→ Data items
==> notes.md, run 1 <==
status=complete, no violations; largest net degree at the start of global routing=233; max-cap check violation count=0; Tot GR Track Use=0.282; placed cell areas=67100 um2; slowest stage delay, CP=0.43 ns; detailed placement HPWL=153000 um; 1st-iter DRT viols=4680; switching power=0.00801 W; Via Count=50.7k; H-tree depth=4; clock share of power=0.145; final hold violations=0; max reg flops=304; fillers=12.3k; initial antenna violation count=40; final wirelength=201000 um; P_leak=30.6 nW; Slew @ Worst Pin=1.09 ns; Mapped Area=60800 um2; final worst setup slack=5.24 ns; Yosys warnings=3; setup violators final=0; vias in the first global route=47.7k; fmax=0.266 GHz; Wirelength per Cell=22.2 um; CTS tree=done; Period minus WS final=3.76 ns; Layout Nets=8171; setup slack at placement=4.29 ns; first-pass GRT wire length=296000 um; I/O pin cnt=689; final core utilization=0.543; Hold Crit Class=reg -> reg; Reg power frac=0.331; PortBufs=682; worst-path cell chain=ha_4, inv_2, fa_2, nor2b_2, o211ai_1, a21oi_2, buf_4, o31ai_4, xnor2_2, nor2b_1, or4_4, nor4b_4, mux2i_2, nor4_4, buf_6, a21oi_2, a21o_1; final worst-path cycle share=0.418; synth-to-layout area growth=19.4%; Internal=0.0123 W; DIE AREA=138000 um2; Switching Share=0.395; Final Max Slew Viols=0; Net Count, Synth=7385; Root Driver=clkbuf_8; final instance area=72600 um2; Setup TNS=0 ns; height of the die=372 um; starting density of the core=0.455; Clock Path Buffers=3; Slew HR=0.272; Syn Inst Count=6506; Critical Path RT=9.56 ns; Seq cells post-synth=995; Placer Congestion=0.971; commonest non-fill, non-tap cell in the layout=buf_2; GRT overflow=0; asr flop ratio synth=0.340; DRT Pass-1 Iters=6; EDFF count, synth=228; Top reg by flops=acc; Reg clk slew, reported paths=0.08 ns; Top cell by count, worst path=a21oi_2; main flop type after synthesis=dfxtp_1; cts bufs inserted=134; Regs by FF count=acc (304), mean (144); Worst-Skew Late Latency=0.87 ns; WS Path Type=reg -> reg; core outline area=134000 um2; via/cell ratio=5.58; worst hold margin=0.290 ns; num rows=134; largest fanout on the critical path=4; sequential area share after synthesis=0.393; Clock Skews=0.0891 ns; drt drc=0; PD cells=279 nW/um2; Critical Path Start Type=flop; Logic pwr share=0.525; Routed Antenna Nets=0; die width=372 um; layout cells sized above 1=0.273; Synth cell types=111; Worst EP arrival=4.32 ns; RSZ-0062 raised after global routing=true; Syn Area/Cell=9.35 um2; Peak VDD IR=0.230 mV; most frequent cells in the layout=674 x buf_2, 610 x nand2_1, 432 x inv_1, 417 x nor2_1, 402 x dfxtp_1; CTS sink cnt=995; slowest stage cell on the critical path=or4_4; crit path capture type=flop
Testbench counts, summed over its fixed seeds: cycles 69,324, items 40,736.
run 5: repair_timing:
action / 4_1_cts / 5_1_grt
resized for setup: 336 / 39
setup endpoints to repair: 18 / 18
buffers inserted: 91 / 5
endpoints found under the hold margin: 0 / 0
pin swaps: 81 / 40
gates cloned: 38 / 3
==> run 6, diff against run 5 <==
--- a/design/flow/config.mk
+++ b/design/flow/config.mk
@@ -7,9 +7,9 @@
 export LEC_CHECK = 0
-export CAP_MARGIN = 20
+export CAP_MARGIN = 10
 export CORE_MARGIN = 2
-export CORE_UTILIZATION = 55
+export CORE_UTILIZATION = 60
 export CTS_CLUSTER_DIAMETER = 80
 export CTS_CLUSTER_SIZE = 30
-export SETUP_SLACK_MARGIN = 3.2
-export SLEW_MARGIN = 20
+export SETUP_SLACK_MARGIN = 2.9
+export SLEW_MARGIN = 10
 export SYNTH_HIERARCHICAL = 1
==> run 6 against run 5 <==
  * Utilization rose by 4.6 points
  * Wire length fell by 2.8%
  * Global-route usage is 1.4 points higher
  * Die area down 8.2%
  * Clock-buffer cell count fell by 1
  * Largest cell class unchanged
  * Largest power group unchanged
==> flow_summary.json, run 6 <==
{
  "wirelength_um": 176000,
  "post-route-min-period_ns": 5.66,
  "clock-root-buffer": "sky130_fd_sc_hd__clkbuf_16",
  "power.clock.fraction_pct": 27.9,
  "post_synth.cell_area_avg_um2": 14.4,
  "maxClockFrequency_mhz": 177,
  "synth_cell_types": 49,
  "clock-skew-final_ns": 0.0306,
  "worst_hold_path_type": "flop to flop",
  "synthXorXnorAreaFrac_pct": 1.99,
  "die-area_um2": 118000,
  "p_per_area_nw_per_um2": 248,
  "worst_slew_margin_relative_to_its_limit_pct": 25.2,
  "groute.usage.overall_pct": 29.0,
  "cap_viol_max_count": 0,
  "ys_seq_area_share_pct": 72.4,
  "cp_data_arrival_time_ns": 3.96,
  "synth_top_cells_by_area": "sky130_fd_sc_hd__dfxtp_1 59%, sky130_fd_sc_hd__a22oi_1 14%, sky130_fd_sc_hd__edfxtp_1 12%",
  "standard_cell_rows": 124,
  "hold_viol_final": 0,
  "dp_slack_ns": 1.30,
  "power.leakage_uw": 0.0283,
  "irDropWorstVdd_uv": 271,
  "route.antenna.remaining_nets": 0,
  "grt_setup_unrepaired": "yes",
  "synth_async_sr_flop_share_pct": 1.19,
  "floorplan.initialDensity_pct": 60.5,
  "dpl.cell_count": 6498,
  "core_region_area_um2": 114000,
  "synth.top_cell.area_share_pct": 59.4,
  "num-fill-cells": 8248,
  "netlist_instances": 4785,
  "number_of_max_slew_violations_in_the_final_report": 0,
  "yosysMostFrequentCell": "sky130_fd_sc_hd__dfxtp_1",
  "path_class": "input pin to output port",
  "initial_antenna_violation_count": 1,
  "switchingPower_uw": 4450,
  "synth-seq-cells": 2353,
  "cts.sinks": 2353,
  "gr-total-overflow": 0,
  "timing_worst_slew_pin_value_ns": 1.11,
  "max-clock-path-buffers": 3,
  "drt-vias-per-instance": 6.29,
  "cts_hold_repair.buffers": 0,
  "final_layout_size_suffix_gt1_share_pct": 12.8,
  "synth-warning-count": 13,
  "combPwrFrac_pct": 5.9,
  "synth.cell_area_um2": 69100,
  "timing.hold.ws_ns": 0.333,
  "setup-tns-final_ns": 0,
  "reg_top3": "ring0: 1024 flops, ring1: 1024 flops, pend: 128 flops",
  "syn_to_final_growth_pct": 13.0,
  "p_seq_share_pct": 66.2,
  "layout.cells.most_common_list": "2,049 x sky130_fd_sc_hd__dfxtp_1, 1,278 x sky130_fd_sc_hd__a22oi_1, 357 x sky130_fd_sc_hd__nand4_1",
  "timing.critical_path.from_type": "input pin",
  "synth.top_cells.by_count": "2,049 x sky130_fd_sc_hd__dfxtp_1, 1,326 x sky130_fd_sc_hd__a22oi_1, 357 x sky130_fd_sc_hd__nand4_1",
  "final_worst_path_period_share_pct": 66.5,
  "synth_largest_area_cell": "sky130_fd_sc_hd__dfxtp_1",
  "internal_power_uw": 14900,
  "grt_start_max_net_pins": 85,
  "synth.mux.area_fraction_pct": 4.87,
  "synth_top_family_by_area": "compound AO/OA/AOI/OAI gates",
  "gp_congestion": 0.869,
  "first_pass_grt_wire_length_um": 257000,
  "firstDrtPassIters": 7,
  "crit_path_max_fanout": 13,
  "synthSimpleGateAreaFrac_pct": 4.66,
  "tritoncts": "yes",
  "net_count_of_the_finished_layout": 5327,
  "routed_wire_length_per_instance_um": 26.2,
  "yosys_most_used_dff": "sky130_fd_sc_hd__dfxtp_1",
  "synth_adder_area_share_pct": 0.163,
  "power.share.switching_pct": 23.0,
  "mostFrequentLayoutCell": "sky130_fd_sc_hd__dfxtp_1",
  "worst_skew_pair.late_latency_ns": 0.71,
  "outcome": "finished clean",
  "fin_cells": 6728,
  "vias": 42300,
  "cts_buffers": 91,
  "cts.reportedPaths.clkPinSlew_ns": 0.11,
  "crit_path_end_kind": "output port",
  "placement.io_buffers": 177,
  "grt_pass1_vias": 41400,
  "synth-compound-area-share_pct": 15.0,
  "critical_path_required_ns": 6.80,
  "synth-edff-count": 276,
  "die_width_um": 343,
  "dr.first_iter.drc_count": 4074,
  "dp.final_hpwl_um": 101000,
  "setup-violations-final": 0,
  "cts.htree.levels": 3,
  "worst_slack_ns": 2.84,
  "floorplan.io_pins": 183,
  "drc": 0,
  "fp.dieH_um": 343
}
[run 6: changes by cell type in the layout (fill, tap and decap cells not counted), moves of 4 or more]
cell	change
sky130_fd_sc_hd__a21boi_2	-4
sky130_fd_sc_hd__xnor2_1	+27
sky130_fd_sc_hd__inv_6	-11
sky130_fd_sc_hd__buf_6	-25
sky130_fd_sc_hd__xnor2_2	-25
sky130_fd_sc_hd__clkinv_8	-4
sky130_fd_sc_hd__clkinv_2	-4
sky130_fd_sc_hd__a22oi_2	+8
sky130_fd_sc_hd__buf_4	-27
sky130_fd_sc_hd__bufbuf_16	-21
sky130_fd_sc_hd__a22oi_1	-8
Source: an optimization exercise on an open RTL-to-GDS flow (aim: a short achievable clock period and few clock cycles per item). Production flows keep margins and buffers that such runs may drop. In this exercise RTL edits were held to simulation tests only and were not proved equivalent to the original.

==> job 5146: inputs <==
## array_multiplier
module array_multiplier (
	input  logic        clk,
	input  logic        reset,
	input  logic        in_valid,
	input  logic [15:0] x,
	input  logic [15:0] y,
	output logic        product_valid,
	output logic [31:0] product
);
Settings: LEC_CHECK=0, CAP_MARGIN=20, CORE_MARGIN=2, CORE_UTILIZATION=50, SETUP_SLACK_MARGIN=3.5, SLEW_MARGIN=20, SYNTH_HIERARCHICAL=1; clock period 6.0 ns.
run.sh (not shown) runs the stock make flow with config.mk's settings and CLKGATE_MAP_FILE= SYNTH_SCRIPT=/design/flow/synth_recipe.tcl, a recipe that flattens the netlist after the stock synthesis.
==> job 2365: changes against job 5146 <==
- CORE_UTILIZATION: 50 -> 40
==> job 2555: changes against job 5146 <==
- CORE_UTILIZATION: 50 -> 40
- PLACE_DENSITY: default -> 0.7
==> job 5394: changes against job 5146 <==
- CORE_UTILIZATION: 50 -> 40
- GPL_ROUTABILITY_DRIVEN: default -> 0
==> notes.md <==
| metric | job 5394 | job 2365 | job 5146 | job 2555 |
|---|---|---|---|---|
| Result of the run | no timing/DRC/antenna violations | no timing/DRC/antenna violations | no timing/DRC/antenna violations | no timing/DRC/antenna violations |
| Launch point of the critical path | r2_n1209 | r2_n1209 | r2_n1209 | r1_n413 |
| Average via count per standard cell | 4.91 | 4.91 | 5.10 | 5.19 |
| Core area | 0.0316 mm^2 | 0.0316 mm^2 | 0.0253 mm^2 | 0.0316 mm^2 |
| Die height | 184 um | 184 um | 165 um | 184 um |
| Worst path max stage delay | 320 ps | 320 ps | 330 ps | 410 ps |
| Setup WS pre-CTS | 1870 ps | 1870 ps | 2000 ps | 1870 ps |
| Kind of critical path | flip-flop to primary output | flip-flop to primary output | flip-flop to primary output | flip-flop to flip-flop |
| Cells after DPL | 1938 | 1938 | 1863 | 1933 |
| Minimum period implied by the final worst setup slack | 2520 ps | 2520 ps | 2520 ps | 2630 ps |
| Fill cell instance count of the final layout | 2655 | 2655 | 1982 | 2493 |
| Min setup slack post-route | 3480 ps | 3480 ps | 3480 ps | 3370 ps |
| Detailed-placement wirelength estimate | 24700 um | 24700 um | 24000 um | 23700 um |
| Count of non-filler cells in the finished layout | 2123 | 2123 | 2042 | 2132 |
| Number of global-route vias before repair | 9916 | 9916 | 10000 | 10400 |
| Worst reg2reg path endpoint | r2_n1216 | r2_n1216 | r2_n1210 | r2_n1196 |
| Syn-to-layout area delta | 39.4% | 39.4% | 36.5% | 38.8% |
| Overall via count from detail_route | 10400 | 10400 | 10400 | 11100 |
| Multi-input comb cells | 1206 | 1206 | 1206 | 1207 |
| Critical path arrival | 1320 ps | 1320 ps | 1320 ps | 3070 ps |
| Routability Congestion | - | 0.940 | 0.817 | 0.950 |
| Total of plain and repair buffers excluding clock buffers | 233 | 233 | 222 | 239 |
Testbench counts of job 5146, summed over its fixed seeds: cycles 6,392, products 3,200.
Testbench counts of job 2365, summed over its fixed seeds: cycles 6,392, products 3,200.
Testbench counts of job 2555, summed over its fixed seeds: cycles 6,392, products 3,200.
Testbench counts of job 5394, summed over its fixed seeds: cycles 6,392, products 3,200.
This is an optimization exercise on Yosys and OpenROAD, whose aim is small area, a short achievable clock period and few clock cycles per item, not a production implementation.
The RTL was checked by simulation tests, not by an equivalence proof against the original design.

## run D
// muldiv_unit
module muldiv_unit #(
    parameter int WIDTH     = 32,
    parameter int DIV_STEPS = 2
) (
    input  logic             clk,
    input  logic             reset,
    input  logic [3:0]       op,
    input  logic [WIDTH-1:0] src_a,
    input  logic [WIDTH-1:0] src_b,
    input  logic [1:0]       rd_sel,
    output logic             busy,
    output logic [WIDTH-1:0] result
);
    localparam int DW   = WIDTH + DIV_STEPS;                    
    localparam int NITR = (WIDTH + DIV_STEPS - 1) / DIV_STEPS;  
    localparam logic [3:0] OP_MULT  = 4'd1;
    localparam logic [3:0] OP_MULTU = 4'd2;
    localparam logic [3:0] OP_DIV   = 4'd3;
    localparam logic [3:0] OP_DIVU  = 4'd4;
    localparam logic [3:0] OP_MADD  = 4'd5;
    localparam logic [3:0] OP_MADDU = 4'd6;
    localparam logic [3:0] OP_MSUB  = 4'd7;
    localparam logic [3:0] OP_MSUBU = 4'd8;
    localparam logic [3:0] OP_MTHI  = 4'd9;
    localparam logic [3:0] OP_MTLO  = 4'd10;
    typedef enum logic [2:0] {IDLE, MUL, ALIGN, DIV, FIX} state_t;
    state_t           state;
    logic [WIDTH-1:0] hi, lo;
  ...
Size in the first run: about 4,000 cells after synthesis, ~150 flip-flops, about 110 I/O pins.
clock: 15.0 ns
lec_check: 0
abc_area: 1
cap_margin: 80
core_margin: 2
core_utilization: 40
slew_margin: 80
run.sh (not shown) runs the stock make flow with config.mk's settings and CLKGATE_MAP_FILE= SYNTH_SCRIPT=/design/flow/synth_recipe.tcl, a recipe that flattens the netlist after the stock synthesis.
Testbench counts of run D, summed over its fixed seeds: cycles 13,426, items 3,200.
This is an optimization exercise on Yosys and OpenROAD, whose aim is small area and a short achievable clock period, not a production implementation.
Where RTL was checked, it was by simulation tests only, not by an equivalence proof against the original.
Power and IR drop assume default switching activity.

==> build 90: inputs <==
// lc3_mem_responder
module lc3_mem_responder #(
    parameter int ADDR_W      = 8,
    parameter int WAIT_CYCLES = 2
) (
    input  logic        clk,
    input  logic        rst,
    input  logic        rd,
    input  logic        wr,
    input  logic [15:0] addr,
    input  logic [15:0] din,
    output logic [15:0] dout,
    output logic        complete,
    output logic        busy
);
==> module lc3_mem_responder, before the edit <==
module lc3_mem_responder #(
    parameter int ADDR_W      = 8,
    parameter int WAIT_CYCLES = 2
) (
    input  logic        clk,
    input  logic        rst,
    input  logic        rd,
    input  logic        wr,
    input  logic [15:0] addr,
    input  logic [15:0] din,
    output logic [15:0] dout,
    output logic        complete,
    output logic        busy
);
    localparam int DEPTH = 1 << ADDR_W;
    localparam int PAIRS = DEPTH / 2;
    localparam int HI_N  = 16;           
    localparam int LO_N  = PAIRS / HI_N;  
    function automatic logic pol(input logic e, input logic [1:0] c);
        pol = e ? !(c[1] ^ c[0]) : c[1];
    endfunction
    logic busy_r, s1_r, s2_r, complete_r;
    logic accept_s, last_s;
    assign accept_s = !busy_r && (rd || wr);
    assign last_s   = busy_r && !s1_r && !s2_r;
    always_ff @(posedge clk or negedge rst) begin
        if (!rst) begin
            busy_r     <= 1'b0;
            s1_r       <= 1'b0;
            s2_r       <= 1'b0;
            complete_r <= 1'b0;
        end else begin
            busy_r     <= accept_s || s1_r || s2_r;
            s1_r       <= accept_s;
            s2_r       <= s1_r;
            complete_r <= last_s;
        end
    end
    logic [HI_N-1:0] rhi_r;
    logic [LO_N-1:0] rlo_r;
    logic            ra0_r;
    logic [15:0]     data_r;
    logic            op_rd_r;
    always_ff @(posedge clk) begin
        if (!busy_r) begin
            for (int g = 0; g < HI_N; g++) rhi_r[g] <= (addr[7:4] == 4'(g));
            for (int k = 0; k < LO_N; k++) rlo_r[k] <= (addr[3:1] == 3'(k));
            ra0_r   <= addr[0];
            data_r  <= din;
            op_rd_r <= rd;
        end
    end
    logic [3:0]      whi_r;
    logic [2:0]      wlo_r;
    logic            wa0_r;
    logic [15:0]     wdata_r;
    logic            wload_s;
    logic [3:0]      rhi_bin_s;
    logic [2:0]      rlo_bin_s;
    always_comb begin
        rhi_bin_s = '0;
        rlo_bin_s = '0;
        for (int g = 0; g < HI_N; g++) if (rhi_r[g]) rhi_bin_s = rhi_bin_s | 4'(g);
        for (int k = 0; k < LO_N; k++) if (rlo_r[k]) rlo_bin_s = rlo_bin_s | 3'(k);
    end
    logic            wvalid_r;
    assign wload_s = s2_r && !op_rd_r;
    always_ff @(posedge clk) begin
        if (wload_s) begin
            whi_r   <= rhi_bin_s;
            wlo_r   <= rlo_bin_s;
            wa0_r   <= ra0_r;
            wdata_r <= data_r;
        end
    end
    logic [1:0] cnt_r;
    logic       go1_r;
    logic       w2_r, w3_r, wlate_r;
    always_ff @(posedge clk or negedge rst) begin
        if (!rst) begin
            go1_r <= 1'b0;
        end else begin
            go1_r <= wload_s;
        end
    end
    always_ff @(posedge clk) begin
        cnt_r   <= cnt_r + 2'd1;
        w2_r    <= go1_r;
        w3_r    <= w2_r;
        wlate_r <= go1_r || w2_r || w3_r;
        if (go1_r) begin
            wvalid_r <= 1'b1;
        end else if (wload_s) begin
            wvalid_r <= 1'b0;
        end
    end
    logic [15:0] wdata_d;
    logic        wa0_d;
    logic [1:0]  cnt_nn;
    logic [15:0] colv_r;
    logic [15:0] col_s;
    assign wdata_d = wload_s ? data_r : wdata_r;
    assign wa0_d   = wload_s ? ra0_r : wa0_r;
    assign cnt_nn  = cnt_r + 2'd2;
    always_ff @(posedge clk) begin
        colv_r <= {16{wa0_d == cnt_nn[0]}} & ~(wdata_d ^ {16{pol(wa0_d, cnt_nn)}});
    end
    assign col_s = {16{go1_r || wlate_r}} & colv_r;
    logic [PAIRS-1:0] wsel_s;
    logic [PAIRS-1:0] rsel_s;
    always_comb begin
        for (int m = 0; m < PAIRS; m++) wsel_s[m] = (whi_r == 4'(m / LO_N)) && (wlo_r == 3'(m % LO_N));
    end
    lc3_mem_rsel_dec u_rsel (.hi(rhi_r), .lo(rlo_r), .sel(rsel_s));
    logic [15:0] mem_x [0:PAIRS-1];
    logic [15:0] mem_y [0:PAIRS-1];
    always_ff @(posedge clk) begin
        for (int m = 0; m < PAIRS; m++) begin
            mem_x[m] <= ~(mem_y[m] | ({16{wsel_s[m]}} & col_s));
            mem_y[m] <= mem_x[m];
        end
    end
    localparam int PARTS = 4;
    localparam int PER   = PAIRS / PARTS;
    logic [15:0]    part_s [0:PARTS-1];
    logic [PER-1:0] term_s [0:PARTS-1][0:15];
    always_comb begin
        for (int p = 0; p < PARTS; p++) begin
            for (int j = 0; j < 16; j++) begin
                for (int i = 0; i < PER; i++) term_s[p][j][i] = rsel_s[p * PER + i] && mem_x[p * PER + i][j];
                part_s[p][j] = |term_s[p][j];
            end
        end
    end
    logic [15:0] part_r [0:PARTS-1];
    logic        ppol_r;
    logic        fwd_r;
    always_ff @(posedge clk) begin
        for (int p = 0; p < PARTS; p++) part_r[p] <= part_s[p];
        ppol_r <= cnt_r[1];
        fwd_r  <= wvalid_r && (ra0_r == wa0_r) && rhi_r[whi_r] && rlo_r[wlo_r];
    end
    logic [15:0] rdata_s;
    always_comb begin
        rdata_s = '0;
        for (int p = 0; p < PARTS; p++) rdata_s = rdata_s | part_r[p];
    end
    logic [15:0] dout_r;
    always_ff @(posedge clk) begin
        if (ra0_r != cnt_r[0]) begin
            dout_r <= fwd_r ? wdata_r : (rdata_s ^ {16{ppol_r}});
        end
    end
    assign dout     = dout_r;
    assign complete = complete_r;
    assign busy     = busy_r;
endmodule
Settings: LEC_CHECK=0, CAP_MARGIN=20, CORE_MARGIN=2, CORE_UTILIZATION=65, CTS_CLUSTER_DIAMETER=60, CTS_CLUSTER_SIZE=24, SETUP_SLACK_MARGIN=2.5, SLEW_MARGIN=20, SYNTH_HIERARCHICAL=1, SYNTH_MEMORY_MAX_BITS=8192; clock period 4.6 ns.
run.sh (not shown) runs the stock make flow with config.mk's settings and CLKGATE_MAP_FILE= SYNTH_SCRIPT=/design/flow/synth_recipe.tcl, a recipe that flattens the netlist after the stock synthesis.
==> build 14: changes against build 90 <==
--- a/flow/design.v
+++ b/flow/design.v
@@ -122,3 +122,3 @@
     end
-    localparam int PARTS = 4;
+    localparam int PARTS = 8;
     localparam int PER   = PAIRS / PARTS;
CTS_CLUSTER_SIZE = 28   (was 24)
==> notes.md <==
- Build 14 ran to the end with no violations. Build 90 passed the timing, design-rule and antenna checks.
- Sequential cell count: build 14 is higher than build 90 (64).
- Synthesized cell count: build 14 is lower than build 90 (1.1%).
- Against build 90, the global-route usage of build 14 is lower by 5.2 points.
- In total power, build 14 and build 90 hardly differ.
- Of build 90 and build 14, build 90 has the higher combinational power (gap about 8%, measured against build 14).
- In build 14 the critical path depth is lower than in build 90, by 6.
The RTL of build 90 was laid out without a check of its function.

## re-timing with driven ports
The flow's constraints put no driver on any port. The routed layouts listed below were extracted and timed again, unchanged, in two steps.
Step 1 sets driving cells, clkbuf_16 on the clock port and buf_2 on the other inputs (assumed; they add their load-dependent delay and slew).
Step 2 also shifts input and output timing later by t, the mid clock arrival at the registers, as if the neighbouring blocks saw the same clock.
Slacks: ideal ports / drivers / drivers and shift; pairs: ideal ports / drivers.
run | shift t [ns] | slack for setup (ns) | worst setup path at the end | worst slew at a driven data input, ns | cell pins on the clock port's net
build 90 | 0.958 | 2.081 / 2.081 / 2.081 | register to register | 0.19 | 1
build 14 | 0.954 | 2.217 / 2.132 / 2.319 | input to register | 0.09 | 1
After both steps setup and hold are still met in every run listed.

→ What to work on
Show every line above in which the word "gates" is found.

→ The answer
gates cloned: 38 / 3
  "synth_top_family_by_area": "compound AO/OA/AOI/OAI gates",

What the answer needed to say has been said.